Конечно, всё это кануло в
прошлое: и зимы с метельными завирюхами и рождественские колядки, но вот в
нашей южной Молдове вдруг — под самое Рождество -- разразилась зима, завыла метель, посыпало
хлопьями белого снега, внезапная радость
вдруг взволновала сердце, лицо
озарилось улыбкой, в душу грянуло
детство с его буйным весельем
колядок… И я неожиданно вспомнила, что где-то когда-то в какой-то книге я
помянула рождественские колядки нашего детства и надо скорее-скорее поделиться
этим воспоминанием со своим дорогим читателем…
Это воспоминание мне навеял спектакль «Арвинте и Пепеля», поставленный по пьесе
Василе Александри великим фантазёром и тонким художником Ильёй Тодоровым. Помню, как я, влюблённая в его искусство, пришла на генеральную репетицию спектакля и с дальнего угла зала смотрела на сцену…
«…а сцена уже готова, уже
наладили свет, на сцене дом Арвинте, а вокруг розовый угасающий день, искрится
серебряный снег, белое пушистое дерево прямо под домом, какой-то праздничный,
как рождественский, мир. Как раз вот таким зимним вечером, как бы сотканном из
этих разлитых красок, треска мороза, хруста снега, лёгких снежных метелей и
начиналось старинное Рождество… Актёры тоже готовы. В белых расшитых костюмах,
внеся с собой запах мороза и смех, вдруг объявились парни, гукнули, хукнули,
запищали какие-то дудки, затрещали трещотки, посыпались шутки, раззвенелись
колядки…
Бог ты мой! И что же за
колдовство этот театр!
Вот же сидишь в каком-то
маленьком зале, сцена как спичечный коробок, везде бедность и неустроенность, а
стоило посмотреть на сцену, на этот розовый свет, на этих белых парней, на их
лукавые шутки, и душа уже оторвалась
отсюда и улетела куда-то туда, в Рождество моего детства, и уже вижу свой
родительский дом, чувствую запах его тепла, намытых полов и выпечки, вижу, как
я, девчонкой, прижалась носом к стеклу окна, жду колядующих и боюсь, что они не
придут.
В синих сумерках, как серебро, сверкает на нашей горе белый и чистый
снег, а меня не радует красота ни этого синего вечера, ни волшебного снега, упёрлась тоскующими глазами
в гору и думаю, какое же это несчастье жить под горой, в самой глубокой яме,
они пройдут по широкой улице мимо и даже не вспомнят наш одинокий дом, или
испугаются вот этой крутой горы, пока её обойдёшь, да пока вот по этой узкой
тропиночке, ужимаясь и оступаясь, спустишься вниз…

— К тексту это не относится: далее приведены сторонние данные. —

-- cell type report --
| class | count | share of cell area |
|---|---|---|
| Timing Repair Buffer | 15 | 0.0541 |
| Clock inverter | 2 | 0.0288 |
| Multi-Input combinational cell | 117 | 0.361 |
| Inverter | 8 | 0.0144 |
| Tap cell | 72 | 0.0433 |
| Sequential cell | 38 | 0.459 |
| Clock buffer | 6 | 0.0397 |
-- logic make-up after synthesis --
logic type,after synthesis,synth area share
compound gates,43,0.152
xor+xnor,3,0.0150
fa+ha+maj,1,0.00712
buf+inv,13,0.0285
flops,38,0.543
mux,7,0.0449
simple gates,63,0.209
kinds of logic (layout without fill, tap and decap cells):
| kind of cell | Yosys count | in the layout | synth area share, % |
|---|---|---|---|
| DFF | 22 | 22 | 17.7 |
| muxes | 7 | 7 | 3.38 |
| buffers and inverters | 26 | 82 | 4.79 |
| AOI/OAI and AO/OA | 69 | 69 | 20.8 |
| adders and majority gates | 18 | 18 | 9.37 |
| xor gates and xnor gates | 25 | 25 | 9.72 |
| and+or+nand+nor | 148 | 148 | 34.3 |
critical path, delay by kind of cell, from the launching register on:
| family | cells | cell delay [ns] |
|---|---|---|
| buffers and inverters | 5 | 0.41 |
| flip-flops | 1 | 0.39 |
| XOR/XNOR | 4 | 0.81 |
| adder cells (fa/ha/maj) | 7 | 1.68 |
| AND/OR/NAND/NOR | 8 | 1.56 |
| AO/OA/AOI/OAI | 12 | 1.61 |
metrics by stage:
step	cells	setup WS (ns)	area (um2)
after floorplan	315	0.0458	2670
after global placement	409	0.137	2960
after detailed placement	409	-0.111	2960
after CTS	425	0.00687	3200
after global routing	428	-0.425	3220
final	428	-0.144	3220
[config.mk]
export PLATFORM = sky130hd
export DESIGN_NAME = mc_priv_decoder
export DESIGN_NICKNAME = d
export VERILOG_FILES = /design/src/rtl/mc_priv_decoder.sv
export SDC_FILE = /design/constraint.sdc
export NUM_CORES = 1
export LEC_CHECK = 0
export ABC_CLOCK_PERIOD_IN_PS = 1900
export BUFFER_PORTS_ARGS = -buffer_cell sky130_fd_sc_hd__buf_2
export CORE_ASPECT_RATIO = 0.5
export CORE_MARGIN = 3
export CORE_UTILIZATION = 30
export CTS_CLUSTER_SIZE = 30
export DETAILED_ROUTE_END_ITERATION = 7
export MAX_ROUTING_LAYER = met4
export PLACE_DENSITY = 0.86
export SYNTH_ARGS = -nofsm -noshare
export SYNTH_HDL_FRONTEND = slang
export SYNTH_SLANG_ARGS = --single-unit
[constraint.sdc]
create_clock -name clk -period 1.9 [get_ports clk]
set_input_delay 0.095 -clock clk [delete_from_list [all_inputs] [get_ports clk]]
set_output_delay 0.095 -clock clk [all_outputs]
set_load 0.01 [all_outputs]
==> config.mk <==
export PLATFORM = sky130hd
export DESIGN_NAME = ext_irq_detect
export DESIGN_NICKNAME = d
export VERILOG_FILES = /design/src/rtl/ext_irq_pkg.sv /design/src/rtl/ext_irq_sync.sv /design/src/rtl/ext_irq_arm.sv /design/src/rtl/ext_irq_pin.sv /design/src/rtl/ext_irq_detect.sv
export SDC_FILE = /design/constraint.sdc
export NUM_CORES = 1
export LEC_CHECK = 0
export CAP_MARGIN = 5
export CORE_AREA = 4 4 41 43
export DETAILED_ROUTE_END_ITERATION = 8
export DIE_AREA = 0 0 45 47
export DONT_BUFFER_PORTS = 1
export MAX_ROUTING_LAYER = met4
export SYNTH_ARGS = -nofsm -noshare
export SYNTH_HDL_FRONTEND = slang
export SYNTH_SLANG_ARGS = --single-unit
==> constraint.sdc <==
create_clock -name clk -period 1.16 [get_ports clk]
set_input_delay 0 -clock clk [delete_from_list [all_inputs] [get_ports clk]]
set_output_delay 0 -clock clk [all_outputs]
set_load 0.02 [all_outputs]
==> src/rtl/ext_irq_pkg.sv <==
package ext_irq_pkg;
   typedef enum logic {
      TRIG_LEVEL = 1'b0,
      TRIG_FALL  = 1'b1
   } trig_mode_e;

   localparam int unsigned MIN_SYNC_STAGES = 2;
   localparam int unsigned MAX_PINS        = 2;
endpackage

==> src/rtl/ext_irq_sync.sv <==
module ext_irq_sync #(
   parameter int unsigned STAGES    = 2,
   parameter logic        RESET_VAL = 1'b1
) (
   input  logic clk,
   input  logic rst_n,
   input  logic d,
   output logic q
);
   logic [STAGES-1:0] chain;

   always_ff @(posedge clk or negedge rst_n) begin
      if (!rst_n) chain <= {STAGES{RESET_VAL}};
      else        chain <= {chain[STAGES-2:0], d};
   end

   assign q = chain[STAGES-1];
endmodule

==> src/rtl/ext_irq_arm.sv <==
module ext_irq_arm #(
   parameter int unsigned SETTLE = 2
) (
   input  logic clk,
   input  logic rst_n,
   input  logic sample_tick,
   output logic armed
);
   localparam int unsigned CW = $clog2(SETTLE + 1);
   localparam logic [CW-1:0] SETTLE_C = CW'(SETTLE);

   logic [CW-1:0] settle_cnt;
   logic          settled;

   assign settled = (settle_cnt == SETTLE_C);

   always_ff @(posedge clk or negedge rst_n) begin
      if (!rst_n) begin
         settle_cnt <= '0;
         armed      <= 1'b0;
      end else begin
         if (!settled)               settle_cnt <= settle_cnt + 1'b1;
         if (settled && sample_tick) armed      <= 1'b1;
      end
   end
endmodule

==> src/rtl/ext_irq_pin.sv <==
module ext_irq_pin
   import ext_irq_pkg::*;
(
   input  logic clk,
   input  logic rst_n,
   input  logic sync_pin,
   input  logic sample_tick,
   input  logic armed,
   input  logic edge_mode,
   input  logic clr,
   output logic irq_req
);
   logic       last_smp;
   logic       fall_seen;
   logic       flag_q;
   trig_mode_e mode;

   assign mode      = trig_mode_e'(edge_mode);
   assign fall_seen = sample_tick && armed && last_smp && !sync_pin;

   always_ff @(posedge clk or negedge rst_n) begin
      if (!rst_n)           last_smp <= 1'b1;
      else if (sample_tick) last_smp <= sync_pin;
   end

   always_ff @(posedge clk or negedge rst_n) begin
      if (!rst_n)                  flag_q <= 1'b0;
      else if (mode == TRIG_LEVEL) flag_q <= 1'b0;
      else if (fall_seen)          flag_q <= 1'b1;
      else if (clr)                flag_q <= 1'b0;
   end

   always_comb begin
      unique case (mode)
         TRIG_FALL:  irq_req = flag_q;
         TRIG_LEVEL: irq_req = !last_smp;
         default:    irq_req = 1'b0;
      endcase
   end
endmodule

==> src/rtl/ext_irq_detect.sv <==
module ext_irq_detect
   import ext_irq_pkg::*;
#(
   parameter int unsigned NUM_PINS    = 2,
   parameter int unsigned SYNC_STAGES = 2
) (
   input  logic                clk,
   input  logic                rst_n,
   input  logic                sample_tick,
   input  logic [NUM_PINS-1:0] pin_n,
   input  logic [NUM_PINS-1:0] edge_mode,
   input  logic [NUM_PINS-1:0] irq_en,
   input  logic [NUM_PINS-1:0] ack,
   input  logic [NUM_PINS-1:0] sw_clr,
   input  logic                low_power,
   output logic [NUM_PINS-1:0] irq_req,
   output logic                wake
);
   generate
      if (NUM_PINS < 1 || NUM_PINS > MAX_PINS) begin : g_bad_pins
         $error("ext_irq_detect: NUM_PINS out of range");
      end
      if (SYNC_STAGES < MIN_SYNC_STAGES) begin : g_bad_sync
         $error("ext_irq_detect: SYNC_STAGES too small");
      end
   endgenerate

   logic                armed;
   logic [NUM_PINS-1:0] sync_pin;

   ext_irq_arm #(.SETTLE(SYNC_STAGES)) u_arm (
      .clk(clk), .rst_n(rst_n), .sample_tick(sample_tick), .armed(armed)
   );

   for (genvar i = 0; i < NUM_PINS; i++) begin : g_pin
      ext_irq_sync #(.STAGES(SYNC_STAGES), .RESET_VAL(1'b1)) u_sync (
         .clk(clk), .rst_n(rst_n), .d(pin_n[i]), .q(sync_pin[i])
      );
      ext_irq_pin u_pin (
         .clk(clk), .rst_n(rst_n), .sync_pin(sync_pin[i]),
         .sample_tick(sample_tick), .armed(armed),
         .edge_mode(edge_mode[i]), .clr(ack[i] | sw_clr[i]),
         .irq_req(irq_req[i])
      );
   end

   assign wake = low_power && |(irq_req & irq_en);
endmodule

# ---- Yosys cells after proc, flatten, opt, wreduce, memory -nomap -nowiden
# Index checks and enable logic that the tools add are counted.
dict set report totals {
  regBits 11
  latchBits 0
  ramBits 0
  rom_bits 0
  n_memories 0
}
dict set report classes {
  addsub 1
  multipliers 0
  div_mod_pow 0
  magnitude_cmp 0
  n_eq_ne 3
  shift 0
  n_mux 8
  bitwise_logic 5
  reduce_logical 12
}
# op count
set ops {}
lappend ops {{logical AND 1 bit} 7}
lappend ops {{2-to-1 mux 1 bit} 6}
lappend ops {{!= test 3 x 1 -> 1 bit (second input constant)} 2}
lappend ops {{zero test 1 bit} 4}
lappend ops {{case mux 1 bit (2 select lines)} 2}
lappend ops {{adder 2 x 1 -> 2 bit (second input constant)} 1}
lappend ops {{bitwise AND 2 bit} 1}
lappend ops {{== test 2 bit (second input constant)} 1}
lappend ops {{NOT 1 bit} 2}
lappend ops {{OR 1 bit} 2}
lappend ops {{OR reduction 2 bit} 1}

# ---- Logic depth before layout (Yosys ltp)
dict set report depth {
  depth_word 5
  mapped_depth 4
  ltp_nobuf 4
}

# ---- Modules after synthesis
# Synthesis repeated with hierarchy kept, for this count alone.
dict set report hier_totals {
  hier_cells 33
  area_unflattened_um2 459.2
}
# mod n_inst cells_per_inst area_per_inst_um2 seq_area_each_um2
set by_module_without_submodules {}
lappend by_module_without_submodules {ext_irq_pin 2 8 102.6 51.3}
lappend by_module_without_submodules {ext_irq_arm 1 9 122.6 75.1}
lappend by_module_without_submodules {ext_irq_sync 2 2 52.6 52.6}
lappend by_module_without_submodules {ext_irq_detect 1 4 26.3 0.0}

# ---- Worst setup path before layout
# No wires, ideal clock.
dict set report synth_path {
  path_kind {register to output}
  from {reg g_pin[0].u_pin.last_smp}
  to {out wake}
  t_arrival_ps 943
  t_required_ps 1160
  path_slack_ps 217
  path_stages_with_launch 3
  path_cell_list {dfstp_2 o21ai_0 a32o_1}
}
dict set report synth_via {
  elab_chain_cells 5
}
# item line_no
set synth_lines {}
lappend synth_lines {{start: declaration} ext_irq_pin.sv:13} ;# logic last_smp;
lappend synth_lines {{start signal: assignment} ext_irq_pin.sv:23} ;# else if (sample_tick) last_smp <= sync_pin;
lappend synth_lines {{zero test 1 bit} ext_irq_pin.sv:36} ;# TRIG_LEVEL: irq_req = !last_smp;
lappend synth_lines {{case mux 1 bit (2 select lines)} ext_irq_pin.sv:34} ;# unique case (mode)
lappend synth_lines {{via g_pin[0].u_pin.irq_req} ext_irq_pin.sv:11} ;# output logic irq_req
lappend synth_lines {{bitwise AND 2 bit} ext_irq_detect.sv:47} ;# assign wake = low_power && |(irq_req & irq_en);
lappend synth_lines {{OR reduction 2 bit} ext_irq_detect.sv:47}
lappend synth_lines {{logical AND 1 bit} ext_irq_detect.sv:47}
lappend synth_lines {{end: declaration} ext_irq_detect.sv:17} ;# output logic wake
# The timed path passes the listed nets, and every way through them passes these cells.

# ---- Worst setup path in the final report
dict set report layout_path {
  from {reg g_pin[0].u_pin.last_smp}
  to {out wake}
}
dict set report layout_via {
  elab_chain_cells 5
}
# item line_no
set layout_lines {}
lappend layout_lines {{zero test 1 bit} ext_irq_pin.sv:36}
lappend layout_lines {{case mux 1 bit (2 select lines)} ext_irq_pin.sv:34}
lappend layout_lines {{bitwise AND 2 bit} ext_irq_detect.sv:47}
lappend layout_lines {{OR reduction 2 bit} ext_irq_detect.sv:47}
lappend layout_lines {{logical AND 1 bit} ext_irq_detect.sv:47}
# No other way between the ends.

==> results.toml <==
[cells_and_area]
regArea_um2 = 283
area_delta_synth_final_pct = 37.8
layout_common_cells = "dlygate4sd3_1 (10), dfstp_2 (6), dfrtp_1 (5)"
multi_input_area_um2 = 150
nets = 66
layout-drive-gt1-share_pct = 36.0
layout_commonest_cell = "dlygate4sd3_1"
diodes = 0
fillers = 132
finalInstanceArea_um2 = 616

[synthesis]
synth_mux_area_share_pct = 7.28
ys_types = 18
synth_area_um2 = 447
yosysWarnings = 0
synth_top_family_by_area = "simple AND/OR/NAND/NOR gates"
syn_area_per_cell_um2 = 13.1
synthXorXnorAreaFrac_pct = 1.96
synth_compound_area_share_pct = 9.52
synth_seq_area_share_pct = 63.3
syn_nets = 49
syn_inst = 34
synth.top_cell.area_share_pct = 35.3
synth_area_leaders = "dfstp_2 (35%), dfrtp_1 (28%), mux2_2 (5.0%), nand4b_1 (3.9%), buf_4 (3.4%)"
yosysTopAreaCell = "dfstp_2"
synth_fa_ha_area_share_pct = 2.80
ys_ff_latch = 11
yosys.area_share.simple_pct = 10.1

[routing]
vias = 310
ant_nets = 0
firstDrtPassIters = 2
drc = 0
routed_wl_um = 773
wl_per_cell_um = 11.9
first_iter_violations = 5
avgViaCountPerCell = 4.77

[run]
drv_cap = 0

[run_status]
outcome = "completed"

[timing]
slew_headroom_pct = 69.9
setup_viol = 0
slew_viol_final = 0
period_minus_slack_ns = 1.15
hold_viol = 0
tightestPinTransition_ns = 0.450
finalSetupTns_ns = 0
skew_ns = 0.00396
period_share_pct = 99.1
rsz0062_at_grt = "true"
clock.fmax_mhz = 870

[floorplanning]
row_count = 13
pin_count = 17
die_h_um = 47
core-area_um2 = 1300
die_area_um2 = 2120
die_w_um = 45
initial_utilization_pct = 34.3

[clocking]
cts_buffer_depth = 2
htreeDepth = 1
numCtsBuffers = 3
root_buffer = "clkbuf_4"
cts_tree = "done"
clkLatencyLatePin_ns = 0.26
clock-sinks = 11
clkTransAtPathRegs_ns = 0.07

[grt]
antenna_found_initial = 0
overflow = 0
grtUsageTotal_pct = 9.04
grt_pass1_wl_um = 1210
grt_max_degree = 12
grt_pass1_vias = 309

[placed_design]
dpl_cell_area_um2 = 465
port_buffers = 0
place_hpwl_um = 537
place_congestion = 0.632

[hold_path]
min_path_type = "primary input to async pin"

[pwr]
ir_drop_mv = 0.820
power.total_mw = 0.768
leakagePower_nw = 0.255
powerDensity_nw_per_um2 = 1250

[setup_path]
critPathKind = "flop to output port"
slowest_delay_ns = 0.54
cp-start-kind = "flop"
cp.required_ns = 1.16
cp.arrival_ns = 1.15
crit_chain = "o21ai_2, a32o_2"
cp-end-kind = "output port"
crit_fanout = 2
cp_slowest_cell = "dfstp_2"
## cell usage after synthesis (all sizes together)
cell	instances
a32o	1
a21boi	2
nor2	1
dfrtp	5
nand4b	2
mux2i	1
xnor2	1
inv	2
mux2	2
a21o	1
nand2	3
ha	1
and2	1
buf	2
o21ai	2
or3	1
dfstp	6
## critical path, delay by kind of cell (launching register included)
family             cells  cell delay [ns]
DFF                    1             0.54
AOI/OAI and AO/OA      2             0.34
## where the power goes
group | internal [mW] | leakage (nW) | switching, mW
clock | 0.133 | 0.0150 | 0.118
sequential | 0.411 | 0.122 | 0.00831
combinational | 0.0582 | 0.118 | 0.0400
## flip-flops by register name, summed over array words and instances (netlist names)
| signal | cells |
|---|---|
| u_arm.settle_cnt | 2 |
| g_pin.u_pin.flag_q | 2 |
| u_arm.armed | 1 |
| g_pin.u_sync.chain | 4 |
| g_pin.u_pin.last_smp | 2 |
## repair_timing
item,in CTS,in global routing
setup buffers,2,0
hold endpoints to repair,18,0
setup endpoints to repair,1,1
hold buffers,10,0
gates resized for setup,3,1
pin swaps,2,0
## cell families after synthesis
group                      after synthesis
muxes                                    3
xor gates and xnor gates                 1
buffers and inverters                    4
and+or+nand+nor                          8
DFF                                     11
AOI/OAI and AO/OA                        6
adders and majority gates                1
## final cells by class
| type | instances | area share [%] |
|---|---|---|
| clock buffers | 4 | 4.27 |
| inverters | 2 | 1.22 |
| multi-input cells | 19 | 24.4 |
| flip-flops and latches | 11 | 45.9 |
| well taps | 15 | 3.05 |
| repair buffers | 14 | 21.1 |
## worst paths after layout
kind / cells after the start / slack (ns) / end / from
worst max-delay path: 2 / 0.01 / wake / g_pin[0].u_pin.last_smp
worst min-delay path: 1 / 0.11 / g_pin[0].u_pin.flag_q / rst_n
worst max register to register: 3 / 0.16 / g_pin[1].u_pin.flag_q / g_pin[1].u_pin.last_smp
worst min register to register: 0 / 0.36 / g_pin[1].u_sync.chain[1] / g_pin[1].u_sync.chain[0]
max in group asynchronous: 1 / 0.70 / g_pin[1].u_sync.chain[1] / rst_n
min in group clk: 2 / 0.20 / irq_req[0] / edge_mode[0]
## per-stage QoR
step                      setup WS, ns  hold WS [ns]  instances  util, %
final                           0.0106         0.114         65     47.3
after global placement           0.198        -0.295         49     35.8
after global routing           -0.0334         0.137         65     47.3
after floorplan                  0.217        -0.296         34        -
after detailed placement         0.172        -0.295         49     35.8
after CTS                     0.000289         0.125         65     47.0
## layer usage
layer / routed length (um) / track usage [%]
met2: 382 / 13.8
met1: 273 / 7.86
met5: 0 / -
met4: 10 / 5.26
met3: 106 / 6.90
No activity file was read; power rests on OpenSTA's default activity.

И когда я уже была готова сгореть
от тоски и горя, вдруг на самой макушке горы, прямо как с неба, упал некто в
высокой бараньей шапке, с чёрными-чёрными усами, намалёванными сажей на белом
юном лице, и не успело во мне оборваться сердце, не веря в счастье, как он
обернулся на тех, кто сзади, свистнул в два пальца, гора задрожала, и он,
расставив руки, поехал вниз, будет он
там обходить по этой тропиночке, ужиматься да
зря терять драгоценное время праздника.
И тут же за ним, как горох с
этого синего неба, посыпалась и покатилась с горы целая куча и шапок, и
кожухов, и смеха, и свиста, и козлиных голов, и реющих алых и синих лент на
высоких ликующих палках… И сердце моё,
наконец, ударилось радостно, и я опрометью бросилась в дверь, и распахнула её,
и выскочила на крыльцо в одних тонких домашних тапочках, и стою, держу дверь
рукой, жду, а сзади смеётся мама; «Да придут, куда они денутся? Куда выскочила
раздетая?»..
Нет, это только театр, вдруг
расшвыряв всю дрянь и тоску твоей жизни, может ворваться в душу с этим
бессмертным праздником детства!..»
Лидия
Латьева, из книги «Встреча с неожиданностью».